They finished the cutting in pieces; and they gave Tortoise his share of the animal. He left, bidding them await his return. He went hastily with the meat to his town, and sat down to rest for only a little while. Then he rapidly went back again to see what would happen to Leopard.
The family of Njambe had taken that stomach and laid it in the water of a stream. Then they took spears, and they stabbed it. Leopard, being wounded, struggled up and down as he tried to emerge from inside the stomach. The people, when they saw this, shouted, "Aw! lâ! lâ! lâ!" And there was Leopard lying dead! For, in stabbing that stomach, the spears had reached Leopard.
Tortoise said to them, "Give me the skin of Leopard!" So they handed it to him. He went off with it to his house. When it was dried, he took it into his inner room, and hung it up. He said to his children, "Let no person bring any of the children of Njâ into this room."

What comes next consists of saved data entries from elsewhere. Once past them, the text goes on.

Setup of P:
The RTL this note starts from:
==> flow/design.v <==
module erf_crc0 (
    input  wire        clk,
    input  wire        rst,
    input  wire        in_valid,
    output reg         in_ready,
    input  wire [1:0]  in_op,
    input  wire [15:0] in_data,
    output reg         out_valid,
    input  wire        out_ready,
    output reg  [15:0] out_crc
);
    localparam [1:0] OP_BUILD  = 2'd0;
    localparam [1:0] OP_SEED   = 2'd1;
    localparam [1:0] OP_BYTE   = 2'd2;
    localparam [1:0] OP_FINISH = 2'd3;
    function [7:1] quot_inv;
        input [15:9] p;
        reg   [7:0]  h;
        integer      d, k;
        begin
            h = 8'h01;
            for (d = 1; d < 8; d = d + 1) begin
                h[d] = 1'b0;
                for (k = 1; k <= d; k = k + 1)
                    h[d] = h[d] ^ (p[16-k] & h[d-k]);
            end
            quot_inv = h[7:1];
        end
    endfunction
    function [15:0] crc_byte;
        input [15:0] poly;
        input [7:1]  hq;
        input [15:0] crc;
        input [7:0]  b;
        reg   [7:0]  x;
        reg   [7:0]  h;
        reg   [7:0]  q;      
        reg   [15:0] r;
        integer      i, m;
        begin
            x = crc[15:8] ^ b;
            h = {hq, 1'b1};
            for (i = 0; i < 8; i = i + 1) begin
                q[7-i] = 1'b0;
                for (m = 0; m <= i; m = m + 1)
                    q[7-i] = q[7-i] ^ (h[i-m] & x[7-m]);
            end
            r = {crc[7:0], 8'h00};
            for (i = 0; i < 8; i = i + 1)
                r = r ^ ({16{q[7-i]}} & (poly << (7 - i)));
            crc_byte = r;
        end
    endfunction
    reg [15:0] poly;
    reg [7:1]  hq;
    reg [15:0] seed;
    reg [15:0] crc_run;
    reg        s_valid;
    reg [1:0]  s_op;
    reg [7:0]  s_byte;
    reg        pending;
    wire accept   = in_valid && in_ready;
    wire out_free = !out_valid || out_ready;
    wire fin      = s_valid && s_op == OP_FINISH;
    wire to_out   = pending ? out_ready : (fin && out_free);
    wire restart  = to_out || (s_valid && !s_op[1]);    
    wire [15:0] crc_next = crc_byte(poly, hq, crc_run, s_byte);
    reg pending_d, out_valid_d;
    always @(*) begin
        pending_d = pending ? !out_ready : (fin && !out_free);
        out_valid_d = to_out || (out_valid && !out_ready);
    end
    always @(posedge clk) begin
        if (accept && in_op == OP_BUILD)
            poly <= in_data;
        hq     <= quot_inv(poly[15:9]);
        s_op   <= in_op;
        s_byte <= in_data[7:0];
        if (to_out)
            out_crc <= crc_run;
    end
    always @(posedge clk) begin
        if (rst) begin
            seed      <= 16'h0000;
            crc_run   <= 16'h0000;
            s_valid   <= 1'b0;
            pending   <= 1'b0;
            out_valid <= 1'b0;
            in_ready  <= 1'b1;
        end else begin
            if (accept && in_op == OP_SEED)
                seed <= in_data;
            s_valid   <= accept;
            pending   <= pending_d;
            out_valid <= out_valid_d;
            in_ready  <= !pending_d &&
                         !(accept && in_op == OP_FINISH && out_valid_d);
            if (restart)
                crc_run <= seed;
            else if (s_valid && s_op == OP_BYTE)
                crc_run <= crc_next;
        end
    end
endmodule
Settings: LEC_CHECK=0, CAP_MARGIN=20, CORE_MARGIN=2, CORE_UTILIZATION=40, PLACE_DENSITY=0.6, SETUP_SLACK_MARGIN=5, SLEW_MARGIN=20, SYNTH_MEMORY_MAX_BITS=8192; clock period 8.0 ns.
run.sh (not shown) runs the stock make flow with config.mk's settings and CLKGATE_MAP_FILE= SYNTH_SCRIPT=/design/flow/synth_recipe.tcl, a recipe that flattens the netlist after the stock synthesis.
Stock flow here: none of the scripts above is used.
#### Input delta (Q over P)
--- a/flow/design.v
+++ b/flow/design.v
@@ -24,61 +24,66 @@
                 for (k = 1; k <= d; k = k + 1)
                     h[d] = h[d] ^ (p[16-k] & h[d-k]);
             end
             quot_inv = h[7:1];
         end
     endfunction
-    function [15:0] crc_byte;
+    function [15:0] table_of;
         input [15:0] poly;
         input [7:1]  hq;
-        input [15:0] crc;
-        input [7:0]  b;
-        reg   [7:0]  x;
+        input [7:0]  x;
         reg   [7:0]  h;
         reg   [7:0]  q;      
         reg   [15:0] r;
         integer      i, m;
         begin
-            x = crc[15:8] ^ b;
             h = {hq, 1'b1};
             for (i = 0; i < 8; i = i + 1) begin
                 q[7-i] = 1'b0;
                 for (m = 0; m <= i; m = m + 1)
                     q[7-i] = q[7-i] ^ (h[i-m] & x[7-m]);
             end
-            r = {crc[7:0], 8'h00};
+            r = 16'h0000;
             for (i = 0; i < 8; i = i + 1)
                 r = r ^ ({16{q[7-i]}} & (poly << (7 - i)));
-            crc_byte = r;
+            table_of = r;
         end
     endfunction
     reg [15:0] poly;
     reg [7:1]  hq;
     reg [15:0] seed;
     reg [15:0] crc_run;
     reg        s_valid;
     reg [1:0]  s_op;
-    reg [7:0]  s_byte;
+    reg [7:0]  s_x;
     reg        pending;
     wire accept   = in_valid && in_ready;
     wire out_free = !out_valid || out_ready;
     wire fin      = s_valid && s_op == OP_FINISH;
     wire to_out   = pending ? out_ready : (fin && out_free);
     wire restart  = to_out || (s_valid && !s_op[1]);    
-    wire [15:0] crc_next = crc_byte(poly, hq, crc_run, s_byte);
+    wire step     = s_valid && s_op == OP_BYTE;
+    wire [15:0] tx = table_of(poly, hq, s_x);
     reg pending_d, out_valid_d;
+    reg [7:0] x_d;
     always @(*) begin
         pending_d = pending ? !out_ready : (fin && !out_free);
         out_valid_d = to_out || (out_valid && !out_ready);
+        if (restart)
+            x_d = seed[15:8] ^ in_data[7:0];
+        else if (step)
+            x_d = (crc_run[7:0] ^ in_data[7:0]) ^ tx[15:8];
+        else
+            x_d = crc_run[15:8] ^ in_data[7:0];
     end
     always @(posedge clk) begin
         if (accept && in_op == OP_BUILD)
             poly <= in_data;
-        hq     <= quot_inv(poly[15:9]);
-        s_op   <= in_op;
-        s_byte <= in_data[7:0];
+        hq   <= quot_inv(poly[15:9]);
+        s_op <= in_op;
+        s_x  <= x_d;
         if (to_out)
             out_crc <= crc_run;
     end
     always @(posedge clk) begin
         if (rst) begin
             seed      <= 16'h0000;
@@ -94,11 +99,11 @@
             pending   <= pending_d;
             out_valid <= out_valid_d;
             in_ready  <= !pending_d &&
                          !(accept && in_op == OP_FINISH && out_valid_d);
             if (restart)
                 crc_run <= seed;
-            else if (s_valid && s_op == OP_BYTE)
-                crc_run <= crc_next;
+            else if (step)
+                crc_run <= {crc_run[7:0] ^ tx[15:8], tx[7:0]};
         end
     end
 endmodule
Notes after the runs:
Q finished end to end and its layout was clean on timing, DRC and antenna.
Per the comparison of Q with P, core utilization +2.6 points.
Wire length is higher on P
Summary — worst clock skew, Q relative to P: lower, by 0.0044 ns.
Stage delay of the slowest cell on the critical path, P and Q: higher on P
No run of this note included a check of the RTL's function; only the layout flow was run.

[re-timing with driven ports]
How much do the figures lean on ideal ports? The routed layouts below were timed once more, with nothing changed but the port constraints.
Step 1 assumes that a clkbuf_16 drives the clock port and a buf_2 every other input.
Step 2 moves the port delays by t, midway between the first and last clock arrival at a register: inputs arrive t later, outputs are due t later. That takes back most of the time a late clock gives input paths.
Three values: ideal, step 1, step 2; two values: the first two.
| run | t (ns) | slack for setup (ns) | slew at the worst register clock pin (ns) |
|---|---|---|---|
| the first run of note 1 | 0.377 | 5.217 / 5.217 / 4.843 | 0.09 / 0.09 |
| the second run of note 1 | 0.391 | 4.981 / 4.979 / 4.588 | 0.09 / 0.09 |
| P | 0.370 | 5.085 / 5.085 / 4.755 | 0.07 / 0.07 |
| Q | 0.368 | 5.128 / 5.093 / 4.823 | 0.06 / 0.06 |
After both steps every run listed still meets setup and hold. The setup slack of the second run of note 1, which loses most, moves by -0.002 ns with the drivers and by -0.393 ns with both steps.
From an optimization exercise on the open Yosys and OpenROAD flow, aimed at small area, a short achievable clock period and few clock cycles; shortcuts taken in it are not production practice. Only simulation tests tie the RTL to the original design; equivalence was not proved.

the baseline:
==> flow/design.v (excerpt) <==
module fmma (
    input  wire        clk,
    input  wire        rst,
    input  wire [4:0]  cfg_vc0,
    input  wire [1:0]  cfg_vc1,
    input  wire [1:0]  cfg_vc2,
    input  wire [19:0] cfg_clk0,
    input  wire [19:0] cfg_clk1,
    input  wire [19:0] cfg_clk2,
    input  wire [15:0] cfg_ref,
    input  wire        cmd_valid,
    output wire        cmd_ready,
    input  wire [15:0] cmd_dur,
    input  wire [5:0]  cmd_count,
    input  wire        peak_valid,
    output wire        peak_ready,
    input  wire [19:0] peak_freq,
    input  wire [15:0] peak_mag,
    output wire        ev_valid,
    input  wire        ev_ready,
    output wire        ev_wait,
    output wire [1:0]  ev_inst,
    output wire [8:0]  ev_addr,
    output wire [7:0]  ev_data,
    output wire [15:0] ev_count,
    output wire        err
);
Size in the first run: roughly 270,000 um2 of cells after synthesis.
clock: 14.0 ns
lec_check: 0
abc_clock_period_in_ps: 7000
cap_margin: 20
core_margin: 2
core_utilization: 30
place_density: 0.45
setup_slack_margin: 5
slew_margin: 20
run.sh (not shown) runs the stock make flow with config.mk's settings and CLKGATE_MAP_FILE= SYNTH_SCRIPT=/design/flow/synth_recipe.tcl, a recipe that flattens the netlist after the stock synthesis.
Testbench counts of the baseline, summed over its fixed seeds: cycles 22,157.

Before that time, the children of Tortoise and of Leopard always hunted small animals; and they were accustomed daily to kill rats in their houses.
On another day, the children of Leopard having no meat, and not knowing that their father was dead said, "A hunt for Betoli tomorrow!" The children of Tortoise replied, "Yes!"
Early in the next day then, the children of Leopard made ready and called for those of Tortoise; and they all started together.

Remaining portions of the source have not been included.